# Task goal:
The required output is every line from the beginning of the entries below through the line that includes "export MAX_ROUTING_LAYER = met4", copied exactly.

Data items:
■ ■ ■ ■ ■ ■ ■

File: config.mk
export PLATFORM = sky130hd
export DESIGN_NAME = windowed_category_rate_limiter_unit
export DESIGN_NICKNAME = d
export VERILOG_FILES = /design/src/design/wcrl_pkg.sv /design/src/design/windowed_category_rate_limiter_unit.sv
export SDC_FILE = /design/constraint.sdc
export NUM_CORES = 1
export LEC_CHECK = 0
export BUFFER_PORTS_ARGS = -buffer_cell sky130_fd_sc_hd__buf_2
export CORE_MARGIN = 3
export CORE_UTILIZATION = 56
export DETAILED_ROUTE_END_ITERATION = 7
export MAX_ROUTING_LAYER = met4
export PLACE_DENSITY = 0.77
export SYNTH_ARGS = -nofsm -noshare
export SYNTH_HDL_FRONTEND = slang
export SYNTH_SLANG_ARGS = --single-unit
File: constraint.sdc
create_clock -name i_clk -period 9.4 [get_ports i_clk]
set_clock_uncertainty 0.1 [all_clocks]
set_input_delay 0.94 -clock i_clk [delete_from_list [all_inputs] [get_ports i_clk]]
set_output_delay 0.94 -clock i_clk [all_outputs]
set_load 0.01 [all_outputs]
File: src/design/wcrl_pkg.sv
// ---------------------------------------------------------------------------
// wcrl_pkg
// Types and constants shared by the windowed category rate limiter.
// ---------------------------------------------------------------------------
package wcrl_pkg;

    // field widths
    localparam int TIME_W     = 64;
    localparam int OP_W       = 16;
    localparam int LEN_W      = 40;
    localparam int CAP_W      = 16;
    localparam int SUP_W      = 32;
    localparam int CFG_IDX_W  = 2;
    localparam int CFG_DATA_W = 40;

    // category field of the operation code
    localparam int CAT_LSB = 8;
    localparam int CAT_W   = 4;

    // default category count
    localparam int NUM_CATEGORIES_DEF = 16;

    // register reset values
    localparam logic [LEN_W-1:0] WINDOW_LENGTH_RST = LEN_W'(64'd1000000000);
    localparam logic [CAP_W-1:0] TOTAL_CAP_RST     = CAP_W'(16'd100);
    localparam logic [CAP_W-1:0] CATEGORY_CAP_RST  = CAP_W'(16'd10);

    // saturation value of the suppressed count
    localparam logic [SUP_W-1:0] SUP_MAX = '1;

    // register indexes
    localparam logic [CFG_IDX_W-1:0] REG_WINDOW_LENGTH = 2'd0;
    localparam logic [CFG_IDX_W-1:0] REG_TOTAL_CAP     = 2'd1;
    localparam logic [CFG_IDX_W-1:0] REG_CATEGORY_CAP  = 2'd2;

    // input word
    typedef struct packed {
        logic [TIME_W-1:0] event_time_ns;
        logic [OP_W-1:0]   op_code;
    } t_in_word;

    // result word
    typedef struct packed {
        logic              passed;
        logic              window_restarted;
        logic [SUP_W-1:0]  ended_window_suppressed;
        logic [SUP_W-1:0]  suppressed_so_far;
    } t_out_word;

endpackage

File: src/design/windowed_category_rate_limiter_unit.sv
// An accepted event goes to the input register, then its result to the result register.
// Throughput: one event per cycle unless stalled; compare and update are combinational.
// Reset (i_rst_n low, synchronous): counters, window start, valid flags cleared,
//   registers back to window 1000000000 ns, total cap 100, category cap 10.
// Config port is always ready; write only while no event is in flight.
// ---------------------------------------------------------------------------
// windowed_category_rate_limiter_unit
// Fixed-window event rate limiter with a total cap and a per-category cap.
// ---------------------------------------------------------------------------
module windowed_category_rate_limiter_unit #(
    parameter int NUM_CATEGORIES = wcrl_pkg::NUM_CATEGORIES_DEF
) (
    input  logic                                i_clk,
    input  logic                                i_rst_n,
    // event input
    input  logic                                i_in_valid,
    output logic                                o_in_stall,
    input  wcrl_pkg::t_in_word                  i_in_word,
    // result output
    output logic                                o_out_valid,
    input  logic                                i_out_stall,
    output wcrl_pkg::t_out_word                 o_out_word,
    // configuration writes
    input  logic                                i_cfg_valid,
    output logic                                o_cfg_ready,
    input  logic [wcrl_pkg::CFG_IDX_W-1:0]      i_cfg_index,
    input  logic [wcrl_pkg::CFG_DATA_W-1:0]     i_cfg_data
);

    localparam int IDX_W = (NUM_CATEGORIES > 1) ? $clog2(NUM_CATEGORIES) : 1;
    localparam int CMP_W = wcrl_pkg::CAT_W + 1;
    localparam logic [CMP_W-1:0] NUM_CAT_C = CMP_W'(NUM_CATEGORIES);
    localparam logic [CMP_W-1:0] LAST_CAT  = CMP_W'(NUM_CATEGORIES - 1);

    // configuration registers
    logic [wcrl_pkg::LEN_W-1:0] r_window_length;
    logic [wcrl_pkg::CAP_W-1:0] r_total_cap;
    logic [wcrl_pkg::CAP_W-1:0] r_category_cap;

    // window state
    logic [wcrl_pkg::TIME_W-1:0] r_window_start;
    logic [wcrl_pkg::CAP_W-1:0]  r_cat_cnt [NUM_CATEGORIES];
    logic [wcrl_pkg::CAP_W-1:0]  r_total_passed;
    logic [wcrl_pkg::SUP_W-1:0]  r_sup;

    // pipeline registers
    logic                 r_s1_valid;
    wcrl_pkg::t_in_word   r_s1_word;
    logic                 r_out_valid;
    wcrl_pkg::t_out_word  r_out_word;

    // handshake
    logic advance;
    logic s1_fire;

    // datapath
    logic [CMP_W-1:0]             cat_raw;
    logic [IDX_W-1:0]             cat_idx;
    logic [wcrl_pkg::TIME_W-1:0]  elapsed;
    logic                         restart;
    logic [wcrl_pkg::CAP_W-1:0]   cat_cur;
    logic [wcrl_pkg::CAP_W-1:0]   tot_cur;
    logic [wcrl_pkg::SUP_W-1:0]   sup_cur;
    logic                         pass;
    logic [wcrl_pkg::SUP_W-1:0]   n_sup;
    wcrl_pkg::t_out_word          n_out_word;

    assign o_cfg_ready = 1'b1;

    // pipeline moves when the result register is free or being taken
    assign advance    = !r_out_valid || !i_out_stall;
    assign s1_fire    = r_s1_valid && advance;
    assign o_in_stall = r_s1_valid && !advance;

    // category select with clamp to the last category
    always_comb begin
        cat_raw = {1'b0, r_s1_word.op_code[wcrl_pkg::CAT_LSB +: wcrl_pkg::CAT_W]};
        if (cat_raw >= NUM_CAT_C) begin
            cat_raw = LAST_CAT;
        end
        cat_idx = cat_raw[IDX_W-1:0];
    end

    // window check, then judge against the caps
    always_comb begin
        elapsed = r_s1_word.event_time_ns - r_window_start;
        restart = elapsed > {{(wcrl_pkg::TIME_W-wcrl_pkg::LEN_W){1'b0}}, r_window_length};
        cat_cur = restart ? '0 : r_cat_cnt[cat_idx];
        tot_cur = restart ? '0 : r_total_passed;
        sup_cur = restart ? '0 : r_sup;
        pass    = (tot_cur < r_total_cap) && (cat_cur < r_category_cap);
        n_sup   = (!pass && sup_cur != wcrl_pkg::SUP_MAX) ? sup_cur + 1'b1 : sup_cur;

        n_out_word.passed                  = pass;
        n_out_word.window_restarted        = restart;
        n_out_word.ended_window_suppressed = restart ? r_sup : '0;
        n_out_word.suppressed_so_far       = n_sup;
    end

    // configuration writes
    always_ff @(posedge i_clk) begin
        if (!i_rst_n) begin
            r_window_length <= wcrl_pkg::WINDOW_LENGTH_RST;
            r_total_cap     <= wcrl_pkg::TOTAL_CAP_RST;
            r_category_cap  <= wcrl_pkg::CATEGORY_CAP_RST;
        end else if (i_cfg_valid && o_cfg_ready) begin
            case (i_cfg_index)
                wcrl_pkg::REG_WINDOW_LENGTH: begin
                    r_window_length <= i_cfg_data[wcrl_pkg::LEN_W-1:0];
                end
                wcrl_pkg::REG_TOTAL_CAP: begin
                    r_total_cap <= i_cfg_data[wcrl_pkg::CAP_W-1:0];
                end
                wcrl_pkg::REG_CATEGORY_CAP: begin
                    r_category_cap <= i_cfg_data[wcrl_pkg::CAP_W-1:0];
                end
                default: begin
                end
            endcase
        end
    end

    // window state update
    always_ff @(posedge i_clk) begin
        if (!i_rst_n) begin
            r_window_start <= '0;
            r_total_passed <= '0;
            r_sup          <= '0;
            for (int i = 0; i < NUM_CATEGORIES; i++) begin
                r_cat_cnt[i] <= '0;
            end
        end else if (s1_fire) begin
            if (restart) begin
                r_window_start <= r_s1_word.event_time_ns;
            end
            // a restart clears every category; the judged one may count up
            for (int i = 0; i < NUM_CATEGORIES; i++) begin
                if (pass && cat_idx == IDX_W'(i)) begin
                    r_cat_cnt[i] <= cat_cur + 1'b1;
                end else if (restart) begin
                    r_cat_cnt[i] <= '0;
                end
            end
            if (pass) begin
                r_total_passed <= tot_cur + 1'b1;
            end else begin
                r_total_passed <= tot_cur;
            end
            r_sup <= n_sup;
        end
    end

    // input and result registers
    always_ff @(posedge i_clk) begin
        if (!i_rst_n) begin
            r_s1_valid  <= 1'b0;
            r_out_valid <= 1'b0;
        end else begin
            if (!o_in_stall) begin
                r_s1_valid <= i_in_valid;
            end
            if (advance) begin
                r_out_valid <= r_s1_valid;
            end
        end
    end

    always_ff @(posedge i_clk) begin
        if (!o_in_stall && i_in_valid) begin
            r_s1_word <= i_in_word;
        end
        if (s1_fire) begin
            r_out_word <= n_out_word;
        end
    end

    assign o_out_valid = r_out_valid;
    assign o_out_word  = r_out_word;

`ifndef NO_ASSERTIONS
    // the ended-window count is only reported on a restart
    a_ended_zero: assert property (@(posedge i_clk) disable iff (!i_rst_n)
        (r_out_valid && !r_out_word.window_restarted)
            |-> (r_out_word.ended_window_suppressed == '0))
        else $error("ended window count without restart");

    // the held result reflects the live suppressed count
    a_sup_tracks: assert property (@(posedge i_clk) disable iff (!i_rst_n)
        r_out_valid |-> (r_out_word.suppressed_so_far == r_sup))
        else $error("result suppressed count out of step with state");

    // a passed event inside the window leaves the suppressed count alone
    a_pass_keeps_sup: assert property (@(posedge i_clk) disable iff (!i_rst_n)
        (s1_fire && pass && !restart) |=> (r_sup == $past(r_sup)))
        else $error("suppressed count moved on a passed event");

    // a restart leaves at most one pass in the new window
    a_restart_total: assert property (@(posedge i_clk) disable iff (!i_rst_n)
        (s1_fire && restart) |=> (r_total_passed <= 16'd1))
        else $error("total count not cleared on window restart");
`endif

endmodule
## Word level (Yosys, flattened, before mapping)

Memories as Yosys holds them, arrays and structs flattened. A register that Yosys moved wholly into a read port is not among the register bits.
Cells that the tools add are included.
Widths: inputs -> output; s select.

- RAM bits: 256
- Register bits: 328
- Memories: 1
- Word-level logic and storage cells: 273
- Output and inout port bits: 69
- Input bits: 127

Memories:

| memory | depth | width | read ports | clocked after memory_dff | write ports | line | RTL |
|---|---|---|---|---|---|---|---|
| r_cat_cnt | 16 | 16 | 1 | 1 | 16 | windowed_category_rate_limiter_unit.sv:42 | `logic [wcrl_pkg::CAP_W-1:0] r_cat_cnt [NUM_CATEGORIES];` |

- Muxes and demuxes: 168
- Bitwise operators: 32
- Reduce and logical (&&, ||, !) cells: 33
- Magnitude comparators: 3
- Add/subtract/negate cells: 4
- Eq/ne operators: 18

Operators by type and width:

| cell | count |
|---|---|
| $mux 16 | 35 |
| $mux 1 | 130 |
| $gt 64x40->1 | 1 |
| $mux 32 | 2 |
| $sub 64x64->64 | 1 |
| $add 16x1->16 const B | 2 |
| $add 32x1->32 const B | 1 |
| $eq 4x4->1 const B | 8 |
| $lt 16x16->1 | 2 |
| $ne 32x32->1 const B | 1 |
| $or 1x1->1 | 32 |
| $logic_and 1x1->1 | 21 |
| $eq 4x3->1 const B | 4 |
| $eq 4x2->1 const B | 2 |
| $reduce_and 2->1 | 4 |
| $logic_not 1->1 | 5 |
| $eq 4x1->1 const B | 1 |
| $logic_not 4->1 | 1 |
| $mux 4 | 1 |
| $eq 2x1->1 const B | 1 |
| $eq 2x2->1 const B | 1 |
| $logic_not 2->1 | 1 |
| $logic_or 1x1->1 | 1 |

## Depth between registers and ports, before layout

- Depth in word-level cells: 12
- Gate-level depth with buffers: 42
- Gate-level depth less buffers: 37

## Worst setup path after synthesis

OpenSTA, ideal clock, no wires.

- Path kind: reg2reg
- From: register r_s1_word[24] (netlist bit)
- To: memory r_cat_cnt[12][0] (netlist bit), enable pin
- Buffers on the path: 6
- Clock period less this slack: 9.333 ns
- Stages on the path, launching flop included: 39
- Arrival: 8.819 ns
- Data required time: 8.886 ns
- Setup slack: 0.067 ns
- Setup time: 0.414 ns
- Path through: edfxtp_1 > ha_1 > clkbuf_1 > a2111oi_0 > o21ai_0 > and2_1 > o21ai_1 > a211oi_1 > nor2_1 > o21ai_0 > a31oi_1 > xnor2_1 > ha_1 > and4_1 > a221oi_1 > o211ai_1 > o21ai_0 > nand3_1 > [... 3 more ...] > and4_1 > buf_2 > buf_2 > clkbuf_1 > and2_1 > ha_1 > o21a_1 > o21a_1 > nor2_1 > nor4_1 > a32o_1 > and3_1 > a21o_4 > inv_2 > buf_2 > buf_2 > nand2_1 > o31ai_1

RTL lines:

| what | line | RTL |
|---|---|---|
| start: declaration | windowed_category_rate_limiter_unit.sv:48 | `wcrl_pkg::t_in_word r_s1_word;` |
| start signal: assignment | windowed_category_rate_limiter_unit.sv:170 | `r_s1_word <= i_in_word;` |
| end: declaration | windowed_category_rate_limiter_unit.sv:42 |  |

## Final worst setup path

- From: register r_s1_word[16] (netlist bit)
- To: register r_sup[27] (netlist bit)

- Cells in the longest elaborated chain, start to end: 8
- Elaborated cells on any way between the ends: 13
- Those cells by class: 2 x add/sub; 3 x order compare; 1 x eq/ne; 4 x mux; 3 x reduce/logical

Ends and longest elaborated chain:

| what | line | RTL |
|---|---|---|
| $sub 64x64->64 * | windowed_category_rate_limiter_unit.sv:86 | `elapsed = r_s1_word.event_time_ns - r_window_start;` |
| $gt 64x40->1 * | windowed_category_rate_limiter_unit.sv:87 | `restart = elapsed > {{(wcrl_pkg::TIME_W-wcrl_pkg::LEN_W){1'b0}}, r_window_length};` |
| $mux 16, on equally long branches | windowed_category_rate_limiter_unit.sv:89, windowed_category_rate_limiter_unit.sv:88 |  |
| $lt 16x16->1 | windowed_category_rate_limiter_unit.sv:91 | `pass = (tot_cur < r_total_cap) && (cat_cur < r_category_cap);` |
| $logic_and 1x1->1 | windowed_category_rate_limiter_unit.sv:91 |  |
| $logic_not 1->1 | windowed_category_rate_limiter_unit.sv:92 | `n_sup = (!pass && sup_cur != wcrl_pkg::SUP_MAX) ? sup_cur + 1'b1 : sup_cur;` |
| $logic_and 1x1->1 | windowed_category_rate_limiter_unit.sv:92 |  |
| $mux 32 * | windowed_category_rate_limiter_unit.sv:92 |  |
| end signal: assignment | windowed_category_rate_limiter_unit.sv:149 | `r_sup <= n_sup;` |
| end: declaration | windowed_category_rate_limiter_unit.sv:44 | `logic [wcrl_pkg::SUP_W-1:0] r_sup;` |

Mark *: on every way between the ends. The rest lies on a longest branch, timed or not.
A chain may end at the register's enable or synchronous reset.

==> run summary <==
status: finished clean
Antenna Diode Count: 0
global-route wire length before repair: 134 mm
Synthesis Warnings: 0
PD cells: 176 nW/um2
Max H-tree Level: 2
share of the synthesized area in the top cell type: 0.378
via total after detailed routing: 24594
number of remaining DRC errors: 0
buffer and inverter count on the worst path: 5
share of cells above drive strength 1: 0.157
Final Slew Violations: 0
cell family with the largest share of critical-path delay: simple AND/OR/NAND/NOR gates
crit-path max cell delay: 600 ps
setup repair after global routing missed its margin: false
global route total overflow: 0
Finish-stage setup viols: 0
maxcap violations: 0
total wire length: 86.9 mm
floorplan die area: 58200 um2
cell type of the slowest stage on the worst timing path: sky130_fd_sc_hd__or4_1
starting density of the core: 0.571
total of hold buffers inserted after clock tree synthesis: 0
HPWL after detailed placement: 62.6 mm
post-synth cell types: 84
kind of start point of the critical path: flop
Setup Buffers After CTS: 0
chip height: 241 um
global routing usage summed across all routing layers: 0.307
fillcell total: 4192
post-synthesis mux area share: 0.0811
maximum fanout along the worst path: 17
most prevalent standard cell on the critical path: sky130_fd_sc_hd__ha_1
maximum number of pins on one net before global-route repair: 119
number of enable-type register cells in the synthesized netlist: 390
Root Buffer: sky130_fd_sc_hd__clkbuf_16
number of clock sinks: 580
simple-gate share of the synthesized area: 0.180
IO Port Bufs: 182
clock slew at the register clock pins of the worst setup and hold paths: 70 ps
total negative slack: 0 ps
CTS Buf Count: 58
boundary pin count: 196
final worst path period need: 8980 ps
Post-Syn Instances: 3046
path type of the worst setup path: flop to flop
measured slew at the worst slew-check pin: 1050 ps
insertion delay of the later-clocked pin in the worst-skew pair: 650 ps
Post-Synthesis Net Count: 3310
fraction of the mapped netlist area in compound gates: 0.114
vias in the first global route: 24038
proportion of synthesized flip-flops having asynchronous set or reset: 0
post-synthesis instance area: 31000 um2
count of antenna-violating nets left after detailed routing: 0
flop and latch count out of synthesis: 580
Adder-Cell Fraction of Synth Area: 0.0555
CTS-repair resized insts: 0
antenna violations before repair: 0
min setup slack post-route: 419 ps
Final nets: 3478
signal arrival time at the worst endpoint: 9410 ps
highest achievable clock rate: 0.111 GHz
leading register cell type out of synthesis: sky130_fd_sc_hd__edfxtp_1
Placement Rows: 85
maximum buffer depth of the clock tree: 3
final worst-path cycle share: 0.955
dominant cell type by area after synthesis: sky130_fd_sc_hd__edfxtp_1
Area contributors post-synth: sky130_fd_sc_hd__edfxtp_1 38%, sky130_fd_sc_hd__dfxtp_1 12%, sky130_fd_sc_hd__mux4_2 5.8%
xor and xnor area share after synthesis: 0.0237
largest family of logic cells by synthesized area: simple AND/OR/NAND/NOR gates
required time at the endpoint of the critical path: 9830 ps
pre-CTS WS: 270 ps
area added between synthesis and finish: 13.6%
worst hold path class: flop to flop
post-DR vias/cell: 6.15
average footprint of a synthesized cell: 10.2 um2
core area: 54300 um2
maximum vdd ir drop: 0.000170 V
Leak Pwr: 0.0131 uW
final estimated routing congestion in global placement: 0.976
Die Span X: 241 um
routed wirelength normalized by instance count: 21.7 um
first-pass iteration count of the detailed router: 5
final hold violation count: 0
worst max-slew margin expressed relative to the limit: 0.300
sequential-to-total area share from yosys stat: 0.500
TritonCTS clock tree: done
drt initial violations: 2132
Critical Path End Type: flop
## flip-flops by register name (all words and copies together), names as in the netlist, named ones only
signal and flops:
cat_idx 4, o_out_valid 1, o_out_word 66, r_cat_cnt 256, r_category_cap 16, r_s1_valid 1, r_s1_word 64, r_sup 32
r_total_cap 16, r_total_passed 16, r_window_length 40, r_window_start 64
## kinds of logic after synthesis
| logic type | count (synthesis) |
|---|---|
| AO/OA/AOI/OAI | 555 |
| XOR/XNOR | 84 |
| adder cells (fa/ha/maj) | 137 |
| buffers and inverters | 351 |
| flip-flops | 580 |
| multiplexers | 151 |
| other | 1 |
| AND/OR/NAND/NOR | 1187 |
## area by class of cell
| cell class | count | area (um2) | share of cell area |
|---|---|---|---|
| multi-input cells | 2115 | 14200 | 0.404 |
| clock buffers | 80 | 1550 | 0.0441 |
| flip-flops and latches | 580 | 15500 | 0.441 |
| well taps | 739 | 925 | 0.0262 |
| repair buffers | 292 | 1990 | 0.0564 |
| clock inverters | 29 | 375 | 0.0107 |
| inverters | 167 | 633 | 0.0180 |
## cells in the final DEF (no fill, tap or decap), types with 62 or more instances in the layout
master and count:
sky130_fd_sc_hd__nand3_1 98, sky130_fd_sc_hd__o21ai_0 81, sky130_fd_sc_hd__buf_2 182, sky130_fd_sc_hd__mux4_2 80, sky130_fd_sc_hd__nand2_1 300, sky130_fd_sc_hd__buf_4 90, sky130_fd_sc_hd__inv_1 161, sky130_fd_sc_hd__nor2_1 413
sky130_fd_sc_hd__dfxtp_1 188, sky130_fd_sc_hd__mux2i_1 70, sky130_fd_sc_hd__edfxtp_1 390, sky130_fd_sc_hd__and2_1 83, sky130_fd_sc_hd__nand4_1 62, sky130_fd_sc_hd__a21oi_1 192, sky130_fd_sc_hd__ha_1 133
## stage by stage
stage	hold slack (ps)	power, uW	utilization	cells	instance area [um2]
floorplan	336	3540	-	3046	31000
global placement	343	3860	0.612	3893	33200
detailed placement	347	3890	0.612	3893	33200
CTS	344	6210	0.647	4002	35200
global route	343	6420	0.648	4002	35200
finish	354	6190	0.648	4002	35200
## path summary, 6_finish.rpt
kind / slack (ps) / start / end / cells past startpoint
max: 420 / r_s1_word[16] / r_sup[27] / 38
min: 350 / r_total_cap[8] / r_total_cap[8] / 2
max reg2reg: 420 / r_s1_word[16] / r_sup[27] / 38
min reg2reg: 350 / r_total_cap[8] / r_total_cap[8] / 2
## Yosys cell counts, drive strengths merged (6+ instances only)
cell type	n
nand2	301
o2111ai	8
a211oi	16
nor2	414
xnor2	38
nor2b	9
a21o	30
and2	83
nand4	63
ha	136
mux2i	70
edfxtp	390
nor3b	9
or4	18
nand3	99
a211o	6
a22oi	7
o31ai	18
o31a	6
o211ai	38
and4	10
nor4	19
dfxtp	190
buf	49
o21ai	96
nand2b	12
nor3	57
o211a	6
a21boi	23
o21a	42
xor2	46
a221oi	11
mux4	80
a31oi	15
clkbuf	135
inv	165
o21bai	7
and3	57
a21oi	194
or3	11
## worst register-to-register path: cells and delay by family (launching register included)
kind / cells / cell delay (ps)
adders and majority gates: 4 / 990
DFF: 1 / 380
xor gates and xnor gates: 1 / 160
AOI/OAI and AO/OA: 13 / 2980
and+or+nand+nor: 15 / 3600
buffers and inverters: 5 / 680
## report_power, final
part,switching (uW),internal (uW)
Sequential,68.2,2840
Combinational,593,357
Clock,1000,1330
Total,1660,4530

■ ■ ■ ■ ■ ■ ■

# Response to the exercise:
File: config.mk
export PLATFORM = sky130hd
export DESIGN_NAME = windowed_category_rate_limiter_unit
export DESIGN_NICKNAME = d
export VERILOG_FILES = /design/src/design/wcrl_pkg.sv /design/src/design/windowed_category_rate_limiter_unit.sv
export SDC_FILE = /design/constraint.sdc
export NUM_CORES = 1
export LEC_CHECK = 0
export BUFFER_PORTS_ARGS = -buffer_cell sky130_fd_sc_hd__buf_2
export CORE_MARGIN = 3
export CORE_UTILIZATION = 56
export DETAILED_ROUTE_END_ITERATION = 7
export MAX_ROUTING_LAYER = met4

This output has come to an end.